Disregarding Channels as something that is corporate, the real data source option for users of Look who are not Twitter users is Interests. There are fourteen interests, (that I will not list),in the section. They represent a good mix of content from a curated list. Sport to music. Style to deals. Each interest displays a full feed, and the list of users that it is following. Music, for example, follows MTV, 50 Cent, John Mayer, and others. A good mix. However, again, we run into problems.
My wonderful mother is going to download Look, open it, get past the odd trends, click on Interests, then Music, and then be instantly lost. Why are there now three columns? Two are lists, and one is this odd image and text bit that scrolls when I use this almost invisible scroll bar. Alex what is this? Those are tweets, Mother. And here we find the intrinsic problem with Look.

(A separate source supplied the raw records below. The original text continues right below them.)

`src/rtl/div_sequencer_if.sv`:
```
// Handshake bundle between the divide requester/datapath environment and div_sequencer.
// The master side issues requests and hosts the restoring datapath; the slave is the sequencer.
interface div_sequencer_if #(
    parameter int DATA_WIDTH = 32
);
    logic                  start;
    logic                  is_signed;
    logic [DATA_WIDTH-1:0] dividend;
    logic [DATA_WIDTH-1:0] divisor;
    logic                  busy;
    logic                  out_valid;
    logic [DATA_WIDTH-1:0] quotient;
    logic                  div_by_zero;
    logic [DATA_WIDTH-1:0] dp_operand1;
    logic [DATA_WIDTH-1:0] dp_operand2;
    logic                  dp_initialize;
    logic                  dp_load_divident;
    logic                  dp_sh_en;
    logic [DATA_WIDTH-1:0] dp_result;
    logic                  dp_ge;
    logic                  dp_done;

    modport master (
        output start, is_signed, dividend, divisor, dp_result, dp_ge, dp_done,
        input  busy, out_valid, quotient, div_by_zero,
               dp_operand1, dp_operand2, dp_initialize, dp_load_divident, dp_sh_en
    );

    modport slave (
        input  start, is_signed, dividend, divisor, dp_result, dp_ge, dp_done,
        output busy, out_valid, quotient, div_by_zero,
               dp_operand1, dp_operand2, dp_initialize, dp_load_divident, dp_sh_en
    );
endinterface

```
`src/rtl/div_sequencer.sv`:
```
// Sequencer for the multi-cycle restoring divider: operand magnitude capture,
// per-step strobes, sign fix-up and a registered one-cycle result pulse.
module div_sequencer #(
    parameter int DATA_WIDTH = 32
) (
    input logic          CLK,
    input logic          RST,
    div_sequencer_if.slave bus
);
    localparam int MSB = DATA_WIDTH - 1;

    typedef enum logic [1:0] {IDLE, INIT, RUN} state_t;

    state_t                state, state_nxt;
    logic                  busy_r, vld_r, dz_r, neg_q;
    logic [DATA_WIDTH-1:0] quot_r, op1_r, op2_r;
    logic [DATA_WIDTH-1:0] mag_a, mag_b, q_fix;
    logic                  accept, dz_hit, finish;
    logic                  init_s, load_s, sh_s;

    // Two's-complement negation wraps, so abs(MIN_INT) stays 0x80..0 read as unsigned.
    always_comb begin
        mag_a = (bus.is_signed && bus.dividend[MSB]) ? (~bus.dividend + 1'b1) : bus.dividend;
        mag_b = (bus.is_signed && bus.divisor[MSB])  ? (~bus.divisor + 1'b1)  : bus.divisor;
        q_fix = neg_q ? (~bus.dp_result + 1'b1) : bus.dp_result;
    end

    assign accept = (state == IDLE) && bus.start && (bus.divisor != '0);
    assign dz_hit = (state == IDLE) && bus.start && (bus.divisor == '0);
    assign finish = (state == RUN) && bus.dp_done;

    always_ff @(posedge CLK or negedge RST) begin
        if (!RST) state <= IDLE;
        else      state <= state_nxt;
    end

    always_comb begin
        state_nxt = state;
        init_s    = 1'b0;
        load_s    = 1'b0;
        sh_s      = 1'b0;
        case (state)
            IDLE: if (accept) state_nxt = INIT;
            INIT: begin
                init_s    = 1'b1;
                state_nxt = RUN;
            end
            RUN: begin
                if (bus.dp_done) state_nxt = IDLE;
                else begin
                    load_s = bus.dp_ge;
                    sh_s   = ~bus.dp_ge;
                end
            end
            default: state_nxt = IDLE;
        endcase
    end

    always_ff @(posedge CLK or negedge RST) begin
        if (!RST) begin
            busy_r <= 1'b0;
            vld_r  <= 1'b0;
            dz_r   <= 1'b0;
            neg_q  <= 1'b0;
            quot_r <= '0;
            op1_r  <= '0;
            op2_r  <= '0;
        end else begin
            vld_r <= 1'b0;
            if (accept) begin
                op1_r  <= mag_a;
                op2_r  <= mag_b;
                neg_q  <= bus.is_signed & (bus.dividend[MSB] ^ bus.divisor[MSB]);
                busy_r <= 1'b1;
            end
            // Divide-by-zero never touches the datapath; answer straight from IDLE.
            if (dz_hit) begin
                quot_r <= '1;
                dz_r   <= 1'b1;
                vld_r  <= 1'b1;
            end
            if (finish) begin
                quot_r <= q_fix;
                dz_r   <= 1'b0;
                vld_r  <= 1'b1;
                busy_r <= 1'b0;
            end
        end
    end

    assign bus.busy             = busy_r;
    assign bus.out_valid        = vld_r;
    assign bus.quotient         = quot_r;
    assign bus.div_by_zero      = dz_r;
    assign bus.dp_operand1      = op1_r;
    assign bus.dp_operand2      = op2_r;
    assign bus.dp_initialize    = init_s;
    assign bus.dp_load_divident = load_s;
    assign bus.dp_sh_en         = sh_s;
endmodule

```
`src/flat_wrapper.sv`:
```
// flat-port wrapper written by rule: the top's interface ports become plain ports
module div_sequencer_flat 
#(
    parameter int DATA_WIDTH = 32
)
  (CLK, RST, bus_start, bus_is_signed, bus_dividend, bus_divisor, bus_dp_result, bus_dp_ge, bus_dp_done, bus_busy, bus_out_valid, bus_quotient, bus_div_by_zero, bus_dp_operand1, bus_dp_operand2, bus_dp_initialize, bus_dp_load_divident, bus_dp_sh_en);
  div_sequencer_if #(.DATA_WIDTH(DATA_WIDTH)) bus_i ();
  input logic CLK;
  input logic RST;
  input wire logic [$bits(bus_i.start)-1:0] bus_start;
  input wire logic [$bits(bus_i.is_signed)-1:0] bus_is_signed;
  input wire logic [$bits(bus_i.dividend)-1:0] bus_dividend;
  input wire logic [$bits(bus_i.divisor)-1:0] bus_divisor;
  input wire logic [$bits(bus_i.dp_result)-1:0] bus_dp_result;
  input wire logic [$bits(bus_i.dp_ge)-1:0] bus_dp_ge;
  input wire logic [$bits(bus_i.dp_done)-1:0] bus_dp_done;
  output wire logic [$bits(bus_i.busy)-1:0] bus_busy;
  output wire logic [$bits(bus_i.out_valid)-1:0] bus_out_valid;
  output wire logic [$bits(bus_i.quotient)-1:0] bus_quotient;
  output wire logic [$bits(bus_i.div_by_zero)-1:0] bus_div_by_zero;
  output wire logic [$bits(bus_i.dp_operand1)-1:0] bus_dp_operand1;
  output wire logic [$bits(bus_i.dp_operand2)-1:0] bus_dp_operand2;
  output wire logic [$bits(bus_i.dp_initialize)-1:0] bus_dp_initialize;
  output wire logic [$bits(bus_i.dp_load_divident)-1:0] bus_dp_load_divident;
  output wire logic [$bits(bus_i.dp_sh_en)-1:0] bus_dp_sh_en;
  assign bus_i.start = bus_start;
  assign bus_i.is_signed = bus_is_signed;
  assign bus_i.dividend = bus_dividend;
  assign bus_i.divisor = bus_divisor;
  assign bus_i.dp_result = bus_dp_result;
  assign bus_i.dp_ge = bus_dp_ge;
  assign bus_i.dp_done = bus_dp_done;
  assign bus_busy = bus_i.busy;
  assign bus_out_valid = bus_i.out_valid;
  assign bus_quotient = bus_i.quotient;
  assign bus_div_by_zero = bus_i.div_by_zero;
  assign bus_dp_operand1 = bus_i.dp_operand1;
  assign bus_dp_operand2 = bus_i.dp_operand2;
  assign bus_dp_initialize = bus_i.dp_initialize;
  assign bus_dp_load_divident = bus_i.dp_load_divident;
  assign bus_dp_sh_en = bus_i.dp_sh_en;
  div_sequencer #(.DATA_WIDTH(DATA_WIDTH)) u_core (.CLK(CLK), .RST(RST), .bus(bus_i));
endmodule
```
<file path="config.mk">
export PLATFORM = sky130hd
export DESIGN_NAME = usb_tx_framer
export DESIGN_NICKNAME = d
export VERILOG_FILES = /design/src/rtl/usb_tx_framer_pkg.sv /design/src/rtl/usb_tx_fifo.sv /design/src/rtl/usb_tx_framer.sv
export SDC_FILE = /design/constraint.sdc
export NUM_CORES = 2
export LEC_CHECK = 0
export CORE_UTILIZATION = 45
export CTS_BUF_LIST = sky130_fd_sc_hd__clkbuf_16
export DETAILED_ROUTE_END_ITERATION = 10
export PLACE_DENSITY = 0.63
export SYNTH_ARGS = -nofsm -noshare
export SYNTH_HDL_FRONTEND = slang
export SYNTH_SLANG_ARGS = --single-unit
</file>
<file path="constraint.sdc">
create_clock -name clk_i -period 4.5 [get_ports clk_i]
set_input_delay 1.35 -clock clk_i [delete_from_list [all_inputs] [get_ports clk_i]]
set_output_delay 1.35 -clock clk_i [all_outputs]
set_load 0.005 [all_outputs]
</file>
**src/rtl/neo_refresh_sequencer.sv**
```systemverilog
// -----------------------------------------------------------------------------
// neo_refresh_sequencer
//
// Captures R/G/B byte triples from the HID receiver and presents stable colour
// words to the WS2812B controller. A frame request (start_n low pulse) is
// issued only when a new colour has been captured or, if enabled, when the
// periodic refresh timer expires. Frames are spaced so that a new request can
// never interrupt a frame that is still being shifted out or latched.
//
// Optional build macro: NEO_FADE_EN
//   Defined   : each LOAD moves every displayed channel one step toward the
//               target; the sequencer keeps requesting frames until the
//               displayed colour reaches the target.
//   Undefined : each LOAD copies the target directly.
//
// Ports
//   clk         in   system clock
//   rst_n       in   asynchronous active-low reset
//   data_valid  in   receiver valid flag; only its rising edge is used
//   data_byte1  in   red byte
//   data_byte2  in   green byte
//   data_byte3  in   blue byte
//   rgb_data_0  out  LED0 colour {R, G, B}
//   rgb_data_1  out  LED1 colour {R, G, B}
//   start_n     out  active-low frame request
//   busy        out  high whenever the FSM is not idle
// -----------------------------------------------------------------------------
module neo_refresh_sequencer #(
    parameter int unsigned SYS_FREQ         = 12_090_000,
    parameter int unsigned START_LOW_CYCLES = 4,
    parameter int unsigned FRAME_CYCLES     = 1400,
    parameter int unsigned REFRESH_CYCLES   = 0,
    parameter int unsigned MIRROR           = 1
) (
    input  logic        clk,
    input  logic        rst_n,
    input  logic        data_valid,
    input  logic [7:0]  data_byte1,
    input  logic [7:0]  data_byte2,
    input  logic [7:0]  data_byte3,
    output logic [23:0] rgb_data_0,
    output logic [23:0] rgb_data_1,
    output logic        start_n,
    output logic        busy
);

    // state  | meaning
    // IDLE   | waiting for a captured colour or refresh timer expiry
    // LOAD   | one cycle: update displayed colours, consume pending
    // START  | start_n held low for START_LOW_CYCLES cycles
    // HOLD   | start_n high for FRAME_CYCLES cycles while the frame completes
    localparam logic [1:0] S_IDLE  = 2'd0;
    localparam logic [1:0] S_LOAD  = 2'd1;
    localparam logic [1:0] S_START = 2'd2;
    localparam logic [1:0] S_HOLD  = 2'd3;

    localparam logic [7:0]  START_LOAD   = 8'(START_LOW_CYCLES - 1);
    localparam logic [15:0] FRAME_LOAD   = 16'(FRAME_CYCLES - 1);
    localparam bit          REFRESH_EN   = (REFRESH_CYCLES != 0);
    localparam logic [23:0] REFRESH_LAST = REFRESH_EN ? 24'(REFRESH_CYCLES - 1) : 24'd0;

    if (SYS_FREQ == 0 || START_LOW_CYCLES < 1 || START_LOW_CYCLES > 255 ||
        FRAME_CYCLES < 2 || FRAME_CYCLES > 65535 ||
        REFRESH_CYCLES > 32'h00FF_FFFF || MIRROR > 1) begin : g_bad_params
        $error("neo_refresh_sequencer: parameter out of range");
    end

    logic [1:0]  state_q,       state_d;
    logic        dv_q;
    logic        pending_q,     pending_d;
    logic [23:0] target_q,      target_d;
    logic [23:0] rgb0_q,        rgb0_d;
    logic [23:0] rgb1_q,        rgb1_d;
    logic [7:0]  start_cnt_q,   start_cnt_d;
    logic [15:0] frame_cnt_q,   frame_cnt_d;
    logic [23:0] refresh_cnt_q, refresh_cnt_d;

    logic cap_edge;
    logic refresh_hit;

    assign cap_edge    = data_valid & ~dv_q;
    assign refresh_hit = REFRESH_EN && (refresh_cnt_q == REFRESH_LAST);

`ifdef NEO_FADE_EN
    // Set by a capture, cleared by the next LOAD: marks the first fade step
    // of a new target so the two-LED history chain shifts only once.
    logic        new_tgt_q, new_tgt_d;
    logic [23:0] rgb_step;

    function automatic logic [7:0] fade_ch(input logic [7:0] cur, input logic [7:0] tgt);
        if (cur < tgt)      fade_ch = cur + 8'd1;
        else if (cur > tgt) fade_ch = cur - 8'd1;
        else                fade_ch = cur;
    endfunction

    assign rgb_step = {fade_ch(rgb0_q[23:16], target_q[23:16]),
                       fade_ch(rgb0_q[15:8],  target_q[15:8]),
                       fade_ch(rgb0_q[7:0],   target_q[7:0])};
`endif

    always_comb begin
        state_d       = state_q;
        pending_d     = pending_q;
        target_d      = target_q;
        rgb0_d        = rgb0_q;
        rgb1_d        = rgb1_q;
        start_cnt_d   = start_cnt_q;
        frame_cnt_d   = frame_cnt_q;
        refresh_cnt_d = refresh_cnt_q;
`ifdef NEO_FADE_EN
        new_tgt_d     = new_tgt_q;
`endif

        case (state_q)
            S_IDLE: begin
                // A capture in this very cycle also triggers LOAD so the new
                // colour is loaded one cycle after its valid edge.
                if (pending_q || cap_edge || refresh_hit) begin
                    state_d       = S_LOAD;
                    refresh_cnt_d = 24'd0;
                end else if (REFRESH_EN && (refresh_cnt_q != REFRESH_LAST)) begin
                    refresh_cnt_d = refresh_cnt_q + 24'd1;
                end
            end
            S_LOAD: begin
                pending_d = 1'b0;
`ifdef NEO_FADE_EN
                rgb0_d = rgb_step;
                if (rgb_step != target_q) pending_d = 1'b1;
                if (MIRROR != 0)   rgb1_d = rgb_step;
                else if (new_tgt_q) rgb1_d = rgb0_q;
                new_tgt_d = 1'b0;
`else
                rgb0_d = target_q;
                if (MIRROR != 0)   rgb1_d = target_q;
                else if (pending_q) rgb1_d = rgb0_q;   // refresh-only loads keep history
`endif
                start_cnt_d = START_LOAD;
                state_d     = S_START;
            end
            S_START: begin
                if (start_cnt_q == 8'd0) begin
                    frame_cnt_d = FRAME_LOAD;
                    state_d     = S_HOLD;
                end else begin
                    start_cnt_d = start_cnt_q - 8'd1;
                end
            end
            default: begin
                if (frame_cnt_q == 16'd0) begin
                    state_d = S_IDLE;
                end else begin
                    frame_cnt_d = frame_cnt_q - 16'd1;
                end
            end
        endcase

        // Captures win over the LOAD clear, so a colour arriving during LOAD
        // still gets its own frame.
        if (cap_edge) begin
            target_d  = {data_byte1, data_byte2, data_byte3};
            pending_d = 1'b1;
`ifdef NEO_FADE_EN
            new_tgt_d = 1'b1;
`endif
        end
    end

    always_ff @(posedge clk or negedge rst_n) begin
        if (!rst_n) begin
            state_q       <= S_IDLE;
            dv_q          <= 1'b0;
            pending_q     <= 1'b0;
            target_q      <= 24'd0;
            rgb0_q        <= 24'd0;
            rgb1_q        <= 24'd0;
            start_cnt_q   <= 8'd0;
            frame_cnt_q   <= 16'd0;
            refresh_cnt_q <= 24'd0;
`ifdef NEO_FADE_EN
            new_tgt_q     <= 1'b0;
`endif
        end else begin
            state_q       <= state_d;
            dv_q          <= data_valid;
            pending_q     <= pending_d;
            target_q      <= target_d;
            rgb0_q        <= rgb0_d;
            rgb1_q        <= rgb1_d;
            start_cnt_q   <= start_cnt_d;
            frame_cnt_q   <= frame_cnt_d;
            refresh_cnt_q <= refresh_cnt_d;
`ifdef NEO_FADE_EN
            new_tgt_q     <= new_tgt_d;
`endif
        end
    end

    // Decoded from state so reset releases start_n asynchronously.
    assign start_n    = (state_q != S_START);
    assign busy       = (state_q != S_IDLE);
    assign rgb_data_0 = rgb0_q;
    assign rgb_data_1 = rgb1_q;

endmodule

```
## config.mk

```make
export PLATFORM = sky130hd
export DESIGN_NAME = lut_cfg_chain_loader
export DESIGN_NICKNAME = d
export VERILOG_FILES = /design/src/rtl/lut_cfg_pkg.sv /design/src/rtl/lut_cfg_crc16.sv /design/src/rtl/lut_cfg_chain_loader.sv
export SDC_FILE = /design/constraint.sdc
export NUM_CORES = 1
export LEC_CHECK = 0
export CAP_MARGIN = 20
export CELL_PAD_IN_SITES_DETAIL_PLACEMENT = 1
export CELL_PAD_IN_SITES_GLOBAL_PLACEMENT = 1
export CORE_MARGIN = 3
export CORE_UTILIZATION = 33
export DETAILED_ROUTE_END_ITERATION = 16
export PLACE_DENSITY_LB_ADDON = 0.25
export SETUP_SLACK_MARGIN = 0.05
export SYNTH_ARGS = -nofsm -noshare
export SYNTH_HDL_FRONTEND = slang
export SYNTH_SLANG_ARGS = --single-unit
export TNS_END_PERCENT = 1
```

## constraint.sdc

```tcl
create_clock -name clk -period 2.05 [get_ports clk]
set_clock_uncertainty 0.15 [all_clocks]
set_input_delay 0.3075 -clock clk [delete_from_list [all_inputs] [get_ports clk]]
set_output_delay 0.3075 -clock clk [all_outputs]
set_load 0.05 [all_outputs]
```

## src/rtl/lut_cfg_pkg.sv

```systemverilog
// Shared types and constants for the LUT configuration chain loader.
package lut_cfg_pkg;

  localparam int unsigned LUT_WORD_W  = 16;
  localparam int unsigned WORDS_CNT_W = 9;
  localparam int unsigned BIT_CNT_W   = 4;
  localparam int unsigned GAP_CNT_W   = 4;

  localparam logic [LUT_WORD_W-1:0] CRC16_POLY = 16'h1021;
  localparam logic [LUT_WORD_W-1:0] CRC16_INIT = 16'hFFFF;

  typedef enum logic [2:0] {
    IDLE   = 3'd0,
    FETCH  = 3'd1,
    SHIFT  = 3'd2,
    GAP    = 3'd3,
    FINISH = 3'd4
  } cfg_state_t;

  // One MSB-first CRC-16-CCITT step for a single serial bit.
  function automatic logic [LUT_WORD_W-1:0] crc16_next(
    input logic [LUT_WORD_W-1:0] crc,
    input logic                  data_bit
  );
    logic fb;
    fb = crc[LUT_WORD_W-1] ^ data_bit;
    return {crc[LUT_WORD_W-2:0], 1'b0} ^ (fb ? CRC16_POLY : '0);
  endfunction

endpackage

```

## src/rtl/lut_cfg_crc16.sv

```systemverilog
// Serial CRC-16-CCITT accumulator, one bit per enabled clock.
module lut_cfg_crc16
  import lut_cfg_pkg::*;
(
  input  logic                  clk,
  input  logic                  reset,
  input  logic                  init,
  input  logic                  en,
  input  logic                  data_bit,
  output logic [LUT_WORD_W-1:0] crc
);

  always_ff @(posedge clk) begin
    if (reset || init) begin
      crc <= CRC16_INIT;
    end else if (en) begin
      crc <= crc16_next(crc, data_bit);
    end
  end

endmodule

```

## src/rtl/lut_cfg_chain_loader.sv

```systemverilog
// LUT configuration chain loader: shifts 16-bit truth tables MSB first into the chain.
// Define LUT_CFG_CRC_EN to add a CRC-16-CCITT over every bit driven onto the chain.
module lut_cfg_chain_loader
  import lut_cfg_pkg::*;
#(
  parameter int unsigned NUM_LUTS   = 8,
  parameter int unsigned WORD_W     = 16,
  parameter int unsigned GAP_CYCLES = 0
) (
  input  logic                   clk,
  input  logic                   reset,
  input  logic                   start,
  input  logic                   abort,
  input  logic                   word_valid,
  input  logic [LUT_WORD_W-1:0]  word_data,
  output logic                   word_ready,
  output logic                   cfg_head,
  output logic                   cfg_shift_en,
  output logic                   busy,
  output logic                   done,
  output logic                   aborted,
  output logic [WORDS_CNT_W-1:0] words_loaded,
  output logic [LUT_WORD_W-1:0]  crc_out
);

  localparam logic [BIT_CNT_W-1:0]   LAST_BIT   = BIT_CNT_W'(LUT_WORD_W - 1);
  localparam logic [GAP_CNT_W-1:0]   GAP_LAST   = GAP_CNT_W'(GAP_CYCLES > 0 ? GAP_CYCLES - 1 : 0);
  localparam logic [WORDS_CNT_W-1:0] WORDS_MAX  = WORDS_CNT_W'(NUM_LUTS);
  localparam logic [WORDS_CNT_W-1:0] WORDS_LAST = WORDS_CNT_W'(NUM_LUTS - 1);

  // Reject unsupported parameterisations at elaboration.
  if (WORD_W != LUT_WORD_W) begin : g_word_w_check
    $error("lut_cfg_chain_loader: WORD_W must be 16");
  end
  if (NUM_LUTS < 1 || NUM_LUTS > 256) begin : g_num_luts_check
    $error("lut_cfg_chain_loader: NUM_LUTS must be 1..256");
  end
  if (GAP_CYCLES > 15) begin : g_gap_check
    $error("lut_cfg_chain_loader: GAP_CYCLES must be 0..15");
  end

  cfg_state_t             state;
  logic [LUT_WORD_W-1:0]  shift_q;
  logic [BIT_CNT_W-1:0]   bit_cnt;
  logic [GAP_CNT_W-1:0]   gap_cnt;
  logic                   shift_en_q;
  logic                   abort_hit_c;

  assign abort_hit_c = abort && (state != IDLE);

  // Abort must stop the chain in the very cycle it is seen, so it gates the registered enable.
  assign cfg_shift_en = shift_en_q && !abort;
  assign cfg_head     = shift_q[LUT_WORD_W-1];

  always_ff @(posedge clk) begin
    if (reset) begin
      state        <= IDLE;
      shift_q      <= '0;
      bit_cnt      <= '0;
      gap_cnt      <= '0;
      shift_en_q   <= 1'b0;
      word_ready   <= 1'b0;
      busy         <= 1'b0;
      done         <= 1'b0;
      aborted      <= 1'b0;
      words_loaded <= '0;
    end else begin
      done    <= 1'b0;
      aborted <= 1'b0;
      if (abort_hit_c) begin
        state      <= IDLE;
        aborted    <= 1'b1;
        busy       <= 1'b0;
        word_ready <= 1'b0;
        shift_en_q <= 1'b0;
        shift_q    <= '0;
        bit_cnt    <= '0;
        gap_cnt    <= '0;
      end else begin
        unique case (state)
          IDLE: begin
            if (start) begin
              state        <= FETCH;
              busy         <= 1'b1;
              word_ready   <= 1'b1;
              words_loaded <= '0;
            end
          end
          FETCH: begin
            if (word_valid) begin
              shift_q    <= word_data;
              bit_cnt    <= '0;
              state      <= SHIFT;
              word_ready <= 1'b0;
              shift_en_q <= 1'b1;
            end
          end
          SHIFT: begin
            // Zeros fill from the right, so the head idles at 0 once a word has drained.
            shift_q <= {shift_q[LUT_WORD_W-2:0], 1'b0};
            bit_cnt <= bit_cnt + BIT_CNT_W'(1);
            if (bit_cnt == LAST_BIT) begin
              shift_en_q <= 1'b0;
              if (words_loaded != WORDS_MAX) begin
                words_loaded <= words_loaded + WORDS_CNT_W'(1);
              end
              if (words_loaded == WORDS_LAST) begin
                state <= FINISH;
                done  <= 1'b1;
                busy  <= 1'b0;
              end else if (GAP_CYCLES > 0) begin
                state   <= GAP;
                gap_cnt <= '0;
              end else begin
                state      <= FETCH;
                word_ready <= 1'b1;
              end
            end
          end
          GAP: begin
            if (gap_cnt == GAP_LAST) begin
              state      <= FETCH;
              word_ready <= 1'b1;
              gap_cnt    <= '0;
            end else begin
              gap_cnt <= gap_cnt + GAP_CNT_W'(1);
            end
          end
          FINISH: begin
            state <= IDLE;
          end
          default: begin
            state <= IDLE;
          end
        endcase
      end
    end
  end

`ifdef LUT_CFG_CRC_EN
  logic crc_init_c;

  assign crc_init_c = (state == IDLE) && start;

  lut_cfg_crc16 u_crc (
    .clk      (clk),
    .reset    (reset),
    .init     (crc_init_c),
    .en       (cfg_shift_en),
    .data_bit (cfg_head),
    .crc      (crc_out)
  );
`else
  assign crc_out = '0;
`endif

endmodule
```

==> results.json <==
{
  "status": "completed",
  "multi_input_area_um2": 1180,
  "vias_per_cell": 5.082,
  "area_growth_pct": 28.35,
  "wl_per_cell_um": 14.50,
  "hold_viol_final": 0,
  "syn-mean-instance-area_um2": 8.647,
  "worst_setup_path_start_kind": "flop",
  "cellPowerDensity_nw_per_um2": 639.8,
  "hold_class": "reg2reg",
  "worstSetupPathType": "reg2reg",
  "finalPower_uw": 1754,
  "drt_iter0_markers": 55,
  "gr-max-usage-layer": "met2",
  "slew_viol_final": 0,
  "setup_viol": 0,
  "setup_slack_ps": 68.73,
  "start_util_pct": 35.04,
  "clk_pin_slew_ps": 70,
  "fp.coreArea_um2": 6096,
  "ys_types": 39,
  "grt_overflow": 0,
  "netlist_area_um2": 2136,
  "fin_crit_sh_pct": 96.65,
  "drt-total-wl_mm": 5.294,
  "r2r_end": "words_loaded[7]",
  "maxCapViolCount": 0,
  "dp_cells": 357,
  "seq_area_frac_synth_pct": 38.43,
  "synth_area_leaders": "dfxtp_1, mux2i_1, a211oi_1, nor2_1, buf_4",
  "worst_pin_slew_ps": 508.8,
  "place.gp.congestion": 0.7681,
  "reg2reg_slack_ps": 70,
  "arrival_ps": 2060,
  "grt_pass1_wl_mm": 9.039,
  "grt_pass1_vias": 1842,
  "drt_pass1_iterations": 4,
  "antenna_found_initial": 0,
  "die-area_um2": 7474,
  "grtUsageTotal_pct": 15.18,
  "rr_worst_depth": 4,
  "syn_inst": 247,
  "hold_buffers": 0,
  "cts-root-buf": "clkbuf_8",
  "port_buffers": 35,
  "cts_tree": "done",
  "required_ps": 2130,
  "cp_max_fo": 9,
  "synth-seq-cells": 41,
  "yosys.area.top_type": "dfxtp_1",
  "cts.sinks": 41,
  "cts-htree-levels": 2,
  "critPathCaptureType": "flop",
  "fin_util_pct": 44.97,
  "cts_buffers": 5,
  "worstHoldPathCells": 1,
  "clock.fmax_mhz": 504.7,
  "stdcell_count": 365,
  "final_nets": 315,
  "n_fill_cell": 733,
  "die_h_um": 86.45,
  "antenna_left": 0,
  "hold_end": "bit_cnt[3]",
  "ir_drop_mv": 0.2803,
  "io_pins": 52,
  "row_count": 28,
  "place_worst_setup_slack_ps": -301.6,
  "clk_latency_ps": 290,
  "yosysWarningCount": 0,
  "r2r-start": "words_loaded[5]",
  "final-seq-area_um2": 832.0,
  "dp_hpwl_mm": 3.904,
  "drc": 0,
  "die_x_um": 86.45,
  "grt_use_met1_pct": 20.29,
  "drive_gt1_share_pct": 16.90,
  "vias": 1855,
  "grtUsageMet2_pct": 24.06,
  "grt_max_degree": 31,
  "gr-usage-met3_pct": 3.802,
  "slew_headroom_pct": 65.90,
  "yosysTopAreaCellShare_pct": 38.43,
  "leakagePower_uw": 0.001092,
  "antennaDiodeCount": 0,
  "period_needed_ps": 1981,
  "fin_setup_tns_ps": 0,
  "min_from": "bit_cnt[3]",
  "rsz0062_at_grt": "true",
  "clk_path_buf_depth": 2
}
[power by group]
part | switching [µW] | leakage [µW] | internal (µW)
clock | 271 | 0.0000450 | 236
sequential | 21.9 | 0.000336 | 833
combinational | 236 | 0.000711 | 156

Look has a good focus, and a great mission: to make the wonderful Twitter information that we all love open to everyone. It misses that mark by not fully transcending the Twitter genre. It is still a Twitter application, and that does not sit well with non Twitter users. Look should have transcended the genre and done something radical away from Twitter with Twitter’s data. Instead, we have some Twitter lists with a different UI and an over designed Trends section that will confuse more than update.
To put it plainly, Look would not help my Mother, or anyone else in her position. By the time I explained to them the lists, and what that meant, I know that they would ask “well, what if i want to change the lists?” Look, from what I can tell, does not do that. They would either want to move towards being real Twitter users (unlikely), or they want to have nothing to do with that aspect, and consume that pre-digested data. Either run your own curation, or let them curate. What Look does now is provide feeds of data that Yahoo news already does, broken down in similar genres. And to use Yahoo News does not even require a download.
Seesmic Look is the right idea, and the wrong implementation. I must tip my hat to Seesmic for doing what Twitter should have done long ago, make Twitter data universal, and accounts not mandatory. But Look cannot leave its (excellent) Seesmic roots behind, and is thus lost from its genesis. Look can be made into a killer app, and I fully expect version 2.0 to fix everything that we have faulted. Seesmic, I applaud your version. Bring in a few grandparents as beta testers, and they will lead you (albeit slowly) to the finish line.